Tuesday 31st May 7pm £5 Entry
Norman Jope (Plymouth) Melisande Fitzsimmons (Plymouth) Mike Jenkins (Merthyr)
Please contact us to register your place (you must book in advance), then pay on the door as usual.
To register, email info@melvillecentre.org.uk and send your full name/s and telephone contact numbers, or call Emma on 01873 853167.
We regret we cannot admit anyone who has not registered beforehand, as we need to know numbers ahead of the evening.
Norman Jope was born in 1960 in Plymouth, where he lives again after residence in a number of other locations (most recently Bristol and Budapest).
He has published For the Wedding-Guest (Stride, 1997), The Book of Bells and Candles (Waterloo Press, 2009), Dreams of the Caucasus (Shearsman Books, 2010)
and Aphinar (Waterloo Press, 2012) and his poetry has appeared in many magazines and webzines in the UK, Europe, North America and Australasia.
With the late Ian Robinson, he co-edited the anthology In the Presence of Sharks: New Poetry from Plymouth (Phlebas, 2006).

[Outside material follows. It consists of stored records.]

`config.mk`:
```
export PLATFORM = sky130hd
export DESIGN_NAME = fifo_dma_req
export DESIGN_NICKNAME = d
export VERILOG_FILES = /design/src/rtl/fifo_dma_pkg.sv /design/src/rtl/fdr_store.sv /design/src/rtl/fdr_cfg.sv /design/src/rtl/fdr_thresh.sv /design/src/rtl/fifo_dma_req.sv
export SDC_FILE = /design/constraint.sdc
export NUM_CORES = 1
export LEC_CHECK = 0
export ABC_AREA = 1
export BUFFER_PORTS_ARGS = -buffer_cell sky130_fd_sc_hd__buf_4
export CORE_MARGIN = 2
export CORE_UTILIZATION = 45
export CTS_CLUSTER_DIAMETER = 50
export DETAILED_ROUTE_END_ITERATION = 8
export HOLD_SLACK_MARGIN = 0.15
export PLACE_DENSITY = 0.69
export SETUP_SLACK_MARGIN = 0.2
export SLEW_MARGIN = 40
export SYNTH_ARGS = -nofsm -noshare
export SYNTH_HDL_FRONTEND = slang
export SYNTH_HIERARCHICAL = 1
export SYNTH_SLANG_ARGS = --single-unit
export TNS_END_PERCENT = 1
```
`constraint.sdc`:
```
create_clock -name clk -period 4.4 [get_ports clk]
set_clock_uncertainty 0.15 [all_clocks]
set_input_delay 0.66 -clock clk [delete_from_list [all_inputs] [get_ports clk]]
set_output_delay 0.66 -clock clk [all_outputs]
set_load 0.03 [all_outputs]
```
`src/rtl/fifo_dma_pkg.sv`:
```
// Package: shared types for the FIFO DMA requester.
// Assumes nothing beyond the data-path direction being a single bit.
package fifo_dma_pkg;

    // Transfer direction as decoded from the direction input.
    typedef enum logic {
        DIR_TX = 1'b0,
        DIR_RX = 1'b1
    } xfer_dir_e;

    // One watermark indication: either a DMA request or a polled flag.
    typedef struct packed {
        logic req;
        logic flag;
    } wm_ind_t;

endpackage

```
`src/rtl/fdr_store.sv`:
```
// Module: circular word store with a head pointer and a fill count.
// Accepts at most one push and one pop per cycle. A push into a full store
// is dropped even when a pop happens in the same cycle. A pop from an empty
// store is ignored. DEPTH is assumed to be a power of two.
module fdr_store #(
    parameter int DEPTH = 32,
    parameter int WIDTH = 16,
    localparam int IDX_W = $clog2(DEPTH),
    localparam int CNT_W = IDX_W + 1
) (
    input  logic             clk,
    input  logic             rst_n,
    input  logic             push,
    input  logic [WIDTH-1:0] push_data,
    input  logic             pop,
    output logic [WIDTH-1:0] head_data,
    output logic [CNT_W-1:0] count
);

    logic [WIDTH-1:0] mem [DEPTH];
    logic [IDX_W-1:0] head_q;
    logic [CNT_W-1:0] count_q;
    logic [IDX_W-1:0] tail_idx;
    logic             push_ok;
    logic             pop_ok;

    // Qualify the strobes against full and empty, and locate the tail.
    always_comb begin
        push_ok  = push && (count_q != CNT_W'(DEPTH));
        pop_ok   = pop && (count_q != '0);
        tail_idx = head_q + IDX_W'(count_q);
    end

    // Write an accepted word at the tail slot.
    always_ff @(posedge clk) begin
        if (push_ok) begin
            mem[tail_idx] <= push_data;
        end
    end

    // Advance the head and track the number of stored words.
    always_ff @(posedge clk) begin
        if (!rst_n) begin
            head_q  <= '0;
            count_q <= '0;
        end else begin
            if (pop_ok) begin
                head_q <= head_q + 1'b1;
            end
            case ({push_ok, pop_ok})
                2'b10:   count_q <= count_q + 1'b1;
                2'b01:   count_q <= count_q - 1'b1;
                default: count_q <= count_q;
            endcase
        end
    end

    assign head_data = mem[head_q];
    assign count     = count_q;

endmodule

```
`src/rtl/fdr_cfg.sv`:
```
// Module: holds the two watermark levels and the two DMA enables.
// All four values are loaded together on a single strobe. Reset leaves the
// high level at its maximum, the low level at zero and DMA disabled.
module fdr_cfg #(
    parameter int LVL_W = 5
) (
    input  logic             clk,
    input  logic             rst_n,
    input  logic             load,
    input  logic [LVL_W-1:0] hi_in,
    input  logic [LVL_W-1:0] lo_in,
    input  logic             rx_en_in,
    input  logic             tx_en_in,
    output logic [LVL_W-1:0] hi_lvl,
    output logic [LVL_W-1:0] lo_lvl,
    output logic             rx_en,
    output logic             tx_en
);

    // Capture the configuration, or restore the defaults on reset.
    always_ff @(posedge clk) begin
        if (!rst_n) begin
            hi_lvl <= '1;
            lo_lvl <= '0;
            rx_en  <= 1'b0;
            tx_en  <= 1'b0;
        end else if (load) begin
            hi_lvl <= hi_in;
            lo_lvl <= lo_in;
            rx_en  <= rx_en_in;
            tx_en  <= tx_en_in;
        end
    end

endmodule

```
`src/rtl/fdr_thresh.sv`:
```
// Module: combinational watermark evaluation.
// Turns the registered fill count into request and flag outputs. Each
// direction's condition drives its DMA request when DMA is enabled for that
// direction, and its polled flag otherwise. Nothing is reported while the
// store is idle (no transfer and no data).
module fdr_thresh
    import fifo_dma_pkg::*;
#(
    parameter int LVL_W = 5,
    localparam int CNT_W = LVL_W + 1
) (
    input  logic [CNT_W-1:0] count,
    input  xfer_dir_e        dir,
    input  logic             active,
    input  logic [LVL_W-1:0] hi_lvl,
    input  logic [LVL_W-1:0] lo_lvl,
    input  logic             rx_en,
    input  logic             tx_en,
    output wm_ind_t          rx_ind,
    output wm_ind_t          tx_ind
);

    logic live;
    logic rx_cond;
    logic tx_cond;

    // Decide whether each watermark condition currently holds.
    always_comb begin
        live    = active || (count != '0);
        rx_cond = live && (dir == DIR_RX) && (count > CNT_W'(hi_lvl));
        tx_cond = live && (dir == DIR_TX) && (count < CNT_W'(lo_lvl));
    end

    // Send each condition to its request line or to its polled flag.
    always_comb begin
        rx_ind.req  = rx_cond && rx_en;
        rx_ind.flag = rx_cond && !rx_en;
        tx_ind.req  = tx_cond && tx_en;
        tx_ind.flag = tx_cond && !tx_en;
    end

endmodule

```
`src/rtl/fifo_dma_req.sv`:
```
// Module: top level of the threshold-driven FIFO DMA requester.
// Routes host and card strobes into the store according to direction, holds
// the configuration, and raises watermark requests or flags. Assumes the
// strobes are single-cycle qualified pulses in the clock domain.
module fifo_dma_req
    import fifo_dma_pkg::*;
#(
    parameter int DEPTH = 32,
    parameter int WIDTH = 16,
    localparam int IDX_W = $clog2(DEPTH),
    localparam int CNT_W = IDX_W + 1
) (
    input  logic             clk,
    input  logic             rst_n,
    input  logic             host_wr,
    input  logic [WIDTH-1:0] host_wdata,
    input  logic             host_rd,
    input  logic             card_push,
    input  logic [WIDTH-1:0] card_wdata,
    input  logic             card_pop,
    output logic [WIDTH-1:0] head_word,
    input  logic             dir_rx,
    input  logic             xfer_active,
    input  logic             cfg_wr,
    input  logic [IDX_W-1:0] cfg_hi_lvl,
    input  logic [IDX_W-1:0] cfg_lo_lvl,
    input  logic             cfg_rx_dma,
    input  logic             cfg_tx_dma,
    output logic             rx_req,
    output logic             tx_req,
    output logic             rx_flag,
    output logic             tx_flag,
    output logic [CNT_W-1:0] fill,
    output logic             underrun
);

    xfer_dir_e        dir;
    logic             push;
    logic             pop;
    logic [WIDTH-1:0] push_data;
    logic [CNT_W-1:0] count;
    logic [IDX_W-1:0] hi_lvl;
    logic [IDX_W-1:0] lo_lvl;
    logic             rx_en;
    logic             tx_en;
    wm_ind_t          rx_ind;
    wm_ind_t          tx_ind;

    // Choose the pushing and popping side from the transfer direction.
    always_comb begin
        dir = xfer_dir_e'(dir_rx);
        if (dir == DIR_RX) begin
            push      = card_push;
            push_data = card_wdata;
            pop       = host_rd;
        end else begin
            push      = host_wr;
            push_data = host_wdata;
            pop       = card_pop;
        end
    end

    fdr_store #(
        .DEPTH(DEPTH),
        .WIDTH(WIDTH)
    ) u_store (
        .clk       (clk),
        .rst_n     (rst_n),
        .push      (push),
        .push_data (push_data),
        .pop       (pop),
        .head_data (head_word),
        .count     (count)
    );

    fdr_cfg #(
        .LVL_W(IDX_W)
    ) u_cfg (
        .clk      (clk),
        .rst_n    (rst_n),
        .load     (cfg_wr),
        .hi_in    (cfg_hi_lvl),
        .lo_in    (cfg_lo_lvl),
        .rx_en_in (cfg_rx_dma),
        .tx_en_in (cfg_tx_dma),
        .hi_lvl   (hi_lvl),
        .lo_lvl   (lo_lvl),
        .rx_en    (rx_en),
        .tx_en    (tx_en)
    );

    fdr_thresh #(
        .LVL_W(IDX_W)
    ) u_thresh (
        .count  (count),
        .dir    (dir),
        .active (xfer_active),
        .hi_lvl (hi_lvl),
        .lo_lvl (lo_lvl),
        .rx_en  (rx_en),
        .tx_en  (tx_en),
        .rx_ind (rx_ind),
        .tx_ind (tx_ind)
    );

    // Drive the outputs from the store and the evaluator.
    always_comb begin
        fill     = count;
        rx_req   = rx_ind.req;
        rx_flag  = rx_ind.flag;
        tx_req   = tx_ind.req;
        tx_flag  = tx_ind.flag;
        underrun = host_rd && (count == '0);
    end

endmodule

```
==> impl_metrics.json <==
{
  "rrSetupSlack_ns": 1.11,
  "slew_headroom": 0.4374,
  "start_kind": "flop",
  "cts.sinks": 540,
  "overflow": 0,
  "ys_ff_latch": 540,
  "die_h_um": 229.9,
  "drive_above_1_share": 0.1156,
  "synth_cells": 2054,
  "synth_top_area_share": 0.6695,
  "cts_tree": "built",
  "crit_type": "flop to output port",
  "antenna_cells": 0,
  "clk_pin_slew_ns": 0.06,
  "ios": 80,
  "drt_wl_total_mm": 58.60,
  "yosys.area.top_type": "edfxtp_1",
  "cp-end-kind": "output port",
  "leakage_nw": 9.792,
  "finalSetupViolCount": 0,
  "ff2ff_path_depth": 10,
  "place_area_mm2": 0.02419,
  "fmax_ghz": 0.2547,
  "multi_input_area_mm2": 0.005948,
  "slew_viol_final": 0,
  "vdd_drop_max_mv": 0.3885,
  "final_common_cell": "nand2_1",
  "pwr-share-clk": 0.310,
  "final_cell_mix": "nand2_1, edfxtp_1, nand3_1",
  "tns_ns": 0,
  "die_x_um": 229.9,
  "dr.pass1.iters": 7,
  "htreeDepth": 2,
  "power.switching_w": 0.005065,
  "combPwrFrac": 0.271,
  "grtUsageTotal": 0.2205,
  "synth_area_per_cell_um2": 11.18,
  "hold_viol_final": 0,
  "status": "complete, no violations",
  "maxCapViolCount": 0,
  "start_util": 0.4568,
  "grt_max_degree": 129,
  "clk_latency_ns": 0.61,
  "synth_fp_nets": 2125,
  "post-route-period-util": 0.8924,
  "internal-power_w": 0.009871,
  "fin_area_mm2": 0.02604,
  "grt_pass1_wl_mm": 88.79,
  "portBuffers": 79,
  "critical_path.max_fanout": 63,
  "swShare": 0.3391,
  "rsz0062_at_grt": "no",
  "die_area_mm2": 0.05286,
  "yosysSeqAreaShare": 0.6939,
  "dr_total_vias": 15810,
  "synth_cell_types": 33,
  "hold_class": "input port to flop",
  "wire_per_inst_um": 20.49,
  "antenna_found_initial": 2,
  "worstMarginPinSlew_ns": 0.8387,
  "grt_pass1_vias": 15130,
  "synthTopCellsByArea": "edfxtp_1, nand2_1, nand3_1",
  "power_frac_seq": 0.419,
  "nNetsFinal": 2213,
  "row_count": 82,
  "ant_nets": 0,
  "regArea_mm2": 0.01595,
  "syn_area_mm2": 0.02296,
  "dp_hpwl_mm": 32.35,
  "period_minus_slack_ns": 3.926,
  "cp.required_ns": 3.59,
  "holdPathStages": 5,
  "gp_congestion": 0.8320,
  "syn2layout_area_growth_pct": 13.37,
  "clockBufferDepth": 3,
  "critPathArrivalTime_ns": 3.12,
  "yosysWarnings": 6,
  "route.detailed.drc": 0,
  "drtIter0Drc": 1727,
  "post_drt_via_cell_ratio": 5.529,
  "numCtsBuffers": 55,
  "postCtsSetupBuffers": 0,
  "core_area_mm2": 0.05027,
  "nFillCells": 4254,
  "powerDensity_mw_per_mm2": 573.7,
  "clock-root-buffer": "clkbuf_16"
}
[repair_timing]
item                      4_1_cts  5_1_grt
resized for setup               0        0
hold endpoints to repair        5        0
hold buffers                    5        0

He was the editor of the literary and cultural magazine Memes and co-edited a Critical Companion to Richard Berengarten (Salt, 2011; reissued by Shearsman in 2016);
critical work has appeared in Tears in the Fence, Terrible Work, Stride and other outlets. He currently works as an administrator in higher education.
Mélisande Fitzsimons writes a modern conversational poem that is alive to changing states and conditions. The reader is taken on a journey through narrative obsessions that moves from the ordinary to the extraordinary in its exposition of what it is to live as a migrant and internationalist. This is essentially the poetry of exile in Brexit Britain where ‘skin mutates into membrane, too sticky to breathe’… ‘with barbed wire rasps / scratching at the whitewash’ mixed with an otherworldliness, bodies being cleansed, and family stories redolent of home. Her collections include A Language of Spies (Crafty Little Press 2019) and Life Here is Full of Tomorrows (Leafe Press 2021).
Mike Jenkins is an award-winning Welsh poet and author.
He is widely published and is much in demand for his lively performances and writing workshops. He has performed at the Hay Festival and the Aldeburgh Poetry Festival and
has read and tutored at Ty Newydd, the National Writers’ Centre for Wales.
Mike frequently appears on radio and television and is known among Cardiff City football fans as the club’s ‘unofficial poet’.